## src/core/orf_consts.svh

```systemverilog
// constants for the overload, range and flag logic
`ifndef ORF_CONSTS_SVH
`define ORF_CONSTS_SVH

`define ORF_WORD_W 24
`define ORF_CSUM_W 8
`define ORF_CSUM_FLAG_BIT 7
`define ORF_DIV_W 3
`define ORF_DIV_LAST 3'h7
`define ORF_DIV_MSB 2
`define ORF_RUN_W 5
`define ORF_RUN_MAX 5'h1F
`define ORF_SAT_RUN 5'h10
`define ORF_WIN_W 5
`define ORF_WIN_LAST 5'h1F
`define ORF_ONES_W 6
`define ORF_ONES_HI 6'h1D
`define ORF_ONES_LO 6'h03
`define ORF_REC_W 4
`define ORF_REC_LAST 4'hB
`define ORF_SET_W 2
`define ORF_SET_SINC1 2'h2
`define ORF_SET_SINC2 2'h3

`endif

```

## src/core/orf_pkg.sv

```systemverilog
// types for the overload, range and flag logic
package orf_pkg;
  typedef enum logic [2:0] {
    ORF_LINEAR,
    ORF_OVERDRIVE,
    ORF_SATURATED,
    ORF_RECOVER,
    ORF_SETTLING
  } orf_mode_e;
endpackage

```

## src/core/orf_overload_range_flag.sv

```systemverilog
// modulator bitstream hand-off, overload tracking and out-of-range flag
// Summary of operation
// - both second-order stage bitstreams are passed to the filter side each modulator cycle
// - first-stage ones density is about 90% at +FS and 10% at -FS
// - density between 90% and 100% keeps the bitstream running, no self reset
// - all ones or all zeros is held as a stable saturated state
// - after saturation the modulator returns to linear within 12 modulator cycles
// - after saturation exit settled data needs two more conversions, more in sinc2
// - after long non-saturating overdrive, data settles on the second reading, the third in sinc2
// - comparator fires beyond plus or minus 105 percent of full scale
// - latched flag goes out as word LSB or checksum bit 7
// - flag latch clears on data read or on new conversion start
// - modulator runs at one eighth of the master clock
// - single-stage averaging settles within two conversions after a step
`timescale 1ns/1ps
`default_nettype none
`include "orf_consts.svh"
module orf_overload_range_flag (
  input wire logic clock_i,
  input wire logic sys_rst_i,
  input wire logic stage1_bit_i,
  input wire logic stage2_bit_i,
  input wire logic range_cmp_i,
  input wire logic conv_start_i,
  input wire logic read_done_i,
  input wire logic conv_valid_i,
  input wire logic [`ORF_WORD_W-1:0] conv_word_i,
  input wire logic [`ORF_CSUM_W-1:0] checksum_i,
  input wire logic flag_in_checksum_i,
  input wire logic avg_double_i,
  output logic mod_clk_o,
  output logic bits_valid_o,
  output logic stage1_bit_o,
  output logic stage2_bit_o,
  output logic data_valid_o,
  output logic [`ORF_WORD_W-1:0] data_word_o,
  output logic [`ORF_CSUM_W-1:0] checksum_o,
  output logic out_of_range_o,
  output logic overdrive_o,
  output logic saturated_o,
  output logic recovering_o,
  output logic settled_o,
  output var orf_pkg::orf_mode_e mode_o
);
  import orf_pkg::*;

  logic stage1_s, stage2_s, range_s;

  orf_sync3 u_sync_stage1 (
    .clock_i(clock_i),
    .sys_rst_i(sys_rst_i),
    .async_i(stage1_bit_i),
    .sync_o(stage1_s)
  );

  orf_sync3 u_sync_stage2 (
    .clock_i(clock_i),
    .sys_rst_i(sys_rst_i),
    .async_i(stage2_bit_i),
    .sync_o(stage2_s)
  );

  // comparator level already means |vin| above 1.05 vref
  orf_sync3 u_sync_range (
    .clock_i(clock_i),
    .sys_rst_i(sys_rst_i),
    .async_i(range_cmp_i),
    .sync_o(range_s)
  );

  // ---------------- modulator clock divider and bit hand-off
  logic [`ORF_DIV_W-1:0] div_q, div_d;
  logic tick;
  logic bits_valid_q, bits_valid_d;
  logic stage1_q, stage1_d;
  logic stage2_q, stage2_d;

  assign tick = (div_q == `ORF_DIV_LAST);

  always_comb begin
    div_d = div_q + 1'b1;
    bits_valid_d = tick;
    stage1_d = stage1_q;
    stage2_d = stage2_q;
    if (tick) begin
      // one sample per modulator period, both stages together
      stage1_d = stage1_s;
      stage2_d = stage2_s;
    end
  end

  always_ff @(posedge clock_i) begin
    if (sys_rst_i) begin
      div_q <= '0;
      bits_valid_q <= 1'b0;
      stage1_q <= 1'b0;
      stage2_q <= 1'b0;
    end else begin
      div_q <= div_d;
      bits_valid_q <= bits_valid_d;
      stage1_q <= stage1_d;
      stage2_q <= stage2_d;
    end
  end

  // ---------------- density window and run length of the first stage
  logic [`ORF_RUN_W-1:0] run_q, run_d;
  logic [`ORF_WIN_W-1:0] win_q, win_d;
  logic [`ORF_ONES_W-1:0] ones_q, ones_d;
  logic over_q, over_d;
  logic block_end;
  logic [`ORF_ONES_W-1:0] ones_total;

  assign block_end = tick && (win_q == `ORF_WIN_LAST);
  assign ones_total = ones_q + {{(`ORF_ONES_W-1){1'b0}}, stage1_s};

  always_comb begin
    run_d = run_q;
    win_d = win_q;
    ones_d = ones_q;
    over_d = over_q;
    if (tick) begin
      // run length saturates so a long clamp never wraps back to linear
      if (stage1_s != stage1_q) begin
        run_d = {{(`ORF_RUN_W-1){1'b0}}, 1'b1};
      end else if (run_q != `ORF_RUN_MAX) begin
        run_d = run_q + 1'b1;
      end
      win_d = win_q + 1'b1;
      ones_d = ones_total;
      if (block_end) begin
        ones_d = '0;
        // beyond the +FS or -FS density counts as overdrive
        over_d = (ones_total >= `ORF_ONES_HI) || (ones_total <= `ORF_ONES_LO);
      end
    end
  end

  always_ff @(posedge clock_i) begin
    if (sys_rst_i) begin
      run_q <= '0;
      win_q <= '0;
      ones_q <= '0;
      over_q <= 1'b0;
    end else begin
      run_q <= run_d;
      win_q <= win_d;
      ones_q <= ones_d;
      over_q <= over_d;
    end
  end

  // ---------------- overload state machine
  orf_mode_e mode_q, mode_d;
  logic [`ORF_REC_W-1:0] rec_q, rec_d;
  logic [`ORF_SET_W-1:0] set_q, set_d;
  logic [`ORF_SET_W-1:0] set_target;
  logic sat_now;
  logic saturated_q, saturated_d;
  logic recovering_q, recovering_d;
  logic settled_q, settled_d;

  assign sat_now = tick && (run_d >= `ORF_SAT_RUN);
  assign set_target = avg_double_i ? `ORF_SET_SINC2 : `ORF_SET_SINC1;

  always_comb begin
    mode_d = mode_q;
    rec_d = rec_q;
    set_d = set_q;
    case (mode_q)
      ORF_LINEAR: begin
        if (sat_now) begin
          mode_d = ORF_SATURATED;
        end else if (block_end && over_d) begin
          mode_d = ORF_OVERDRIVE;
        end
      end
      ORF_OVERDRIVE: begin
        // bitstream keeps flowing, nothing is reset here
        if (sat_now) begin
          mode_d = ORF_SATURATED;
        end else if (block_end && !over_d) begin
          mode_d = ORF_SETTLING;
          set_d = '0;
        end
      end
      ORF_SATURATED: begin
        // held until the first stage toggles again
        if (tick && (stage1_s != stage1_q)) begin
          mode_d = ORF_RECOVER;
          rec_d = '0;
        end
      end
      ORF_RECOVER: begin
        if (sat_now) begin
          mode_d = ORF_SATURATED;
        end else if (tick) begin
          if (rec_q == `ORF_REC_LAST) begin
            mode_d = ORF_SETTLING;
            set_d = '0;
          end else begin
            rec_d = rec_q + 1'b1;
          end
        end
      end
      ORF_SETTLING: begin
        if (sat_now) begin
          mode_d = ORF_SATURATED;
        end else if (conv_valid_i) begin
          if (set_q + 1'b1 == set_target) begin
            mode_d = ORF_LINEAR;
          end else begin
            set_d = set_q + 1'b1;
          end
        end
      end
      default: begin
        mode_d = ORF_LINEAR;
      end
    endcase
    // status pins copy the next state so they change on the same edge as mode_o
    saturated_d = (mode_d == ORF_SATURATED);
    recovering_d = (mode_d == ORF_RECOVER);
    settled_d = (mode_d == ORF_LINEAR);
  end

  always_ff @(posedge clock_i) begin
    if (sys_rst_i) begin
      mode_q <= ORF_LINEAR;
      rec_q <= '0;
      set_q <= '0;
      saturated_q <= 1'b0;
      recovering_q <= 1'b0;
      settled_q <= 1'b1;
    end else begin
      mode_q <= mode_d;
      rec_q <= rec_d;
      set_q <= set_d;
      saturated_q <= saturated_d;
      recovering_q <= recovering_d;
      settled_q <= settled_d;
    end
  end

  // ---------------- out-of-range latch and result stamping
  logic flag_q, flag_d;
  logic data_valid_q, data_valid_d;
  logic [`ORF_WORD_W-1:0] word_q, word_d;
  logic [`ORF_CSUM_W-1:0] csum_q, csum_d;
  logic flag_now;

  // a trip in the same cycle as the stamp still reaches this result
  assign flag_now = flag_q | range_s;

  always_comb begin
    flag_d = flag_q;
    // set wins over clear so a trip in the clearing cycle is kept
    if (read_done_i || conv_start_i) begin
      flag_d = 1'b0;
    end
    if (range_s) begin
      flag_d = 1'b1;
    end
    data_valid_d = conv_valid_i;
    word_d = word_q;
    csum_d = csum_q;
    if (conv_valid_i) begin
      word_d = conv_word_i;
      csum_d = checksum_i;
      if (flag_in_checksum_i) begin
        csum_d[`ORF_CSUM_FLAG_BIT] = flag_now;
      end else begin
        // costs one bit of resolution in exchange for an inline flag
        word_d[0] = flag_now;
      end
    end
  end

  always_ff @(posedge clock_i) begin
    if (sys_rst_i) begin
      flag_q <= 1'b0;
      data_valid_q <= 1'b0;
      word_q <= '0;
      csum_q <= '0;
    end else begin
      flag_q <= flag_d;
      data_valid_q <= data_valid_d;
      word_q <= word_d;
      csum_q <= csum_d;
    end
  end

  assign mod_clk_o = div_q[`ORF_DIV_MSB];
  assign bits_valid_o = bits_valid_q;
  assign stage1_bit_o = stage1_q;
  assign stage2_bit_o = stage2_q;
  assign data_valid_o = data_valid_q;
  assign data_word_o = word_q;
  assign checksum_o = csum_q;
  assign out_of_range_o = flag_q;
  assign overdrive_o = over_q;
  assign saturated_o = saturated_q;
  assign recovering_o = recovering_q;
  assign settled_o = settled_q;
  assign mode_o = mode_q;
endmodule // orf_overload_range_flag
`default_nettype wire

```

## src/core/orf_sync3.sv

```systemverilog
// three-stage input synchroniser with agreement filter
`timescale 1ns/1ps
`default_nettype none
module orf_sync3 (
  input wire logic clock_i,
  input wire logic sys_rst_i,
  input wire logic async_i,
  output logic sync_o
);
  logic s1_q, s2_q, s3_q, out_q;
  logic out_d;

  always_comb begin
    // first stage is only read by the second
    out_d = (s2_q == s3_q) ? s3_q : out_q;
  end

  always_ff @(posedge clock_i) begin
    if (sys_rst_i) begin
      s1_q <= 1'b0;
      s2_q <= 1'b0;
      s3_q <= 1'b0;
      out_q <= 1'b0;
    end else begin
      s1_q <= async_i;
      s2_q <= s1_q;
      s3_q <= s2_q;
      out_q <= out_d;
    end
  end

  assign sync_o = out_q;
endmodule // orf_sync3
`default_nettype wire
```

■ **Problem to work on**
Your task is to find every line above containing the word "after" and copy it.

■ **Answer section**
// - after saturation the modulator returns to linear within 12 modulator cycles
// - after saturation exit settled data needs two more conversions, more in sinc2
// - after long non-saturating overdrive, data settles on the second reading, the third in sinc2
// - single-stage averaging settles within two conversions after a step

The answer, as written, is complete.